A series of fiery, and at times deadly, oil train derailments and explosions—from Virginia to North Dakota to Quebec—has sparked concerns about the ever-increasing use of rail to transport crude through North America.
Reporting by Reuters released Monday reveals that, despite this alarm, "tens of millions" of public U.S. tax dollars are directly financing the expansion of oil-by-rail transport in a number of places across the country.
According to journalist Jarrett Renshaw, Reuters "identified 10 federal and state grants either approved or pending approval, totaling $84.2 million, that helped boost the number of rail cars carrying crude oil across the nation."
"The public assistance in states like New York, Pennsylvania, Ohio, Oklahoma and Oregon comes as railroads are posting record profits, and as state and federal authorities press for safety overhauls that the oil and rail industries have opposed, following several explosive derailments," the article continues.

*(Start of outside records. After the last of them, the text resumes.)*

### src/rtl/pwg_count.sv
module pwg_count #(
    parameter int W = 8
) (
    input  logic         clk,
    input  logic         rst,
    input  logic [W-1:0] load_val,
    output logic [W-1:0] cnt_o,
    output logic         wrap_o
);

    localparam logic [W-1:0] TOP = '1;
    localparam logic [W-1:0] ONE = W'(1);

    typedef struct packed {
        logic [W-1:0] cnt;
    } cnt_state_t;

    cnt_state_t state_d, state_q;

    assign wrap_o = (state_q.cnt == TOP);
    assign cnt_o  = state_q.cnt;

    always_comb begin
        state_d = state_q;
        if (rst || wrap_o) begin
            state_d.cnt = load_val;
        end else begin
            state_d.cnt = state_q.cnt + ONE;
        end
    end

    always_ff @(posedge clk) begin
        state_q <= state_d;
    end

    // terminal count reloads the presented preset
    a_r3_reload: assert property (@(posedge clk) disable iff (rst)
        wrap_o |=> (cnt_o == $past(load_val)));

    // below terminal count the timer advances by exactly one
    a_r3_increment: assert property (@(posedge clk) disable iff (rst)
        !wrap_o |=> (cnt_o == $past(cnt_o) + ONE));

endmodule
`config.mk`:
```
export PLATFORM = sky130hd
export DESIGN_NAME = disp_ctl_periph
export DESIGN_NICKNAME = d
export VERILOG_FILES = /design/src/rtl/dcp_pkg.sv /design/src/rtl/dcp_decode.sv /design/src/rtl/dcp_regs.sv /design/src/rtl/dcp_resp.sv /design/src/rtl/disp_ctl_periph.sv
export SDC_FILE = /design/constraint.sdc
export NUM_CORES = 1
export LEC_CHECK = 0
export BUFFER_PORTS_ARGS = -buffer_cell sky130_fd_sc_hd__buf_4
export CORE_ASPECT_RATIO = 1.75
export CORE_MARGIN = 2
export CORE_UTILIZATION = 38
export CTS_CLUSTER_DIAMETER = 40
export DETAILED_ROUTE_END_ITERATION = 8
export PLACE_DENSITY = 0.8
export RECOVER_POWER = 100
export SYNTH_ARGS = -nofsm -noshare
export SYNTH_HDL_FRONTEND = slang
export SYNTH_SLANG_ARGS = --single-unit
```
`constraint.sdc`:
```
create_clock -name clk -period 1.7 [get_ports clk]
set_input_delay 0.17 -clock clk [delete_from_list [all_inputs] [get_ports clk]]
set_output_delay 0.17 -clock clk [all_outputs]
set_load 0.01 [all_outputs]
```
===== src/rtl/lcd_scan_pkg.sv =====
package lcd_scan_pkg;
  localparam int BYTE_BITS = 8;
  localparam int BIT_IDX_W = $clog2(BYTE_BITS);
  localparam int NUM_PLANES = 2;

  typedef struct packed {
    logic                 valid;
    logic                 line_first;
    logic                 frame_first;
    logic [BIT_IDX_W-1:0] bit_idx;
    logic                 fetch;
    logic                 swap;
    logic                 blank;
  } pix_tag_t;
endpackage


===== src/rtl/lcd_scan_timing.sv =====
module lcd_scan_timing #(
  parameter int H_ACTIVE = 160,
  parameter int V_ACTIVE = 152,
  parameter int H_TOTAL  = 168,
  parameter int V_TOTAL  = 156,
  localparam int HW = $clog2(H_TOTAL),
  localparam int VW = $clog2(V_TOTAL)
) (
  input  logic          clk_i,
  input  logic          rst_ni,
  output logic [HW-1:0] h_o,
  output logic [VW-1:0] v_o,
  output logic          active_o,
  output logic          line_first_o,
  output logic          frame_first_o
);
  logic [HW-1:0] h_q;
  logic [VW-1:0] v_q;
  logic          h_last, v_last, v_vis;

  assign h_last = (h_q == HW'(H_TOTAL - 1));
  assign v_last = (v_q == VW'(V_TOTAL - 1));
  assign v_vis  = (v_q < VW'(V_ACTIVE));

  always_ff @(posedge clk_i or negedge rst_ni) begin
    if (!rst_ni) begin
      h_q <= '0;
      v_q <= '0;
    end else if (h_last) begin
      h_q <= '0;
      v_q <= v_last ? '0 : v_q + 1'b1;
    end else begin
      h_q <= h_q + 1'b1;
    end
  end

  assign h_o           = h_q;
  assign v_o           = v_q;
  assign active_o      = v_vis && (h_q < HW'(H_ACTIVE));
  assign line_first_o  = v_vis && (h_q == '0);
  assign frame_first_o = (v_q == '0) && (h_q == '0);
endmodule
### src/rtl/alu_pkg.sv
// Package: shared operation codes, flag type and datapath width for the
// accumulator ALU. Assumes the flag nibble order zero/sub/half/carry.
package alu_pkg;
    parameter int ALU_W = 8;
    localparam int NIB_W = ALU_W / 2;

    typedef enum logic [3:0] {
        OP_ADD  = 4'd0,
        OP_ADC  = 4'd1,
        OP_SUB  = 4'd2,
        OP_SBC  = 4'd3,
        OP_CP   = 4'd4,
        OP_AND  = 4'd5,
        OP_XOR  = 4'd6,
        OP_OR   = 4'd7,
        OP_INC  = 4'd8,
        OP_DEC  = 4'd9,
        OP_SWAP = 4'd10,
        OP_CPL  = 4'd11,
        OP_DAA  = 4'd12
    } alu_op_e;

    typedef struct packed {
        logic z;
        logic n;
        logic h;
        logic c;
    } alu_flags_t;
endpackage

This assistance comprises just a "fraction of total public funding for railroads each year, and look[s] small compared to the $24 billion railroads themselves are spending annually on infrastructure," Renshaw clarifies.
Rail transportation of oil is playing a role in driving the fracked shale oil boom across North America.
According to an analysis by ForestEthics, approximately 25 million people in the U.S. live in the one-mile potential blast zone in the event of an oil train derailement.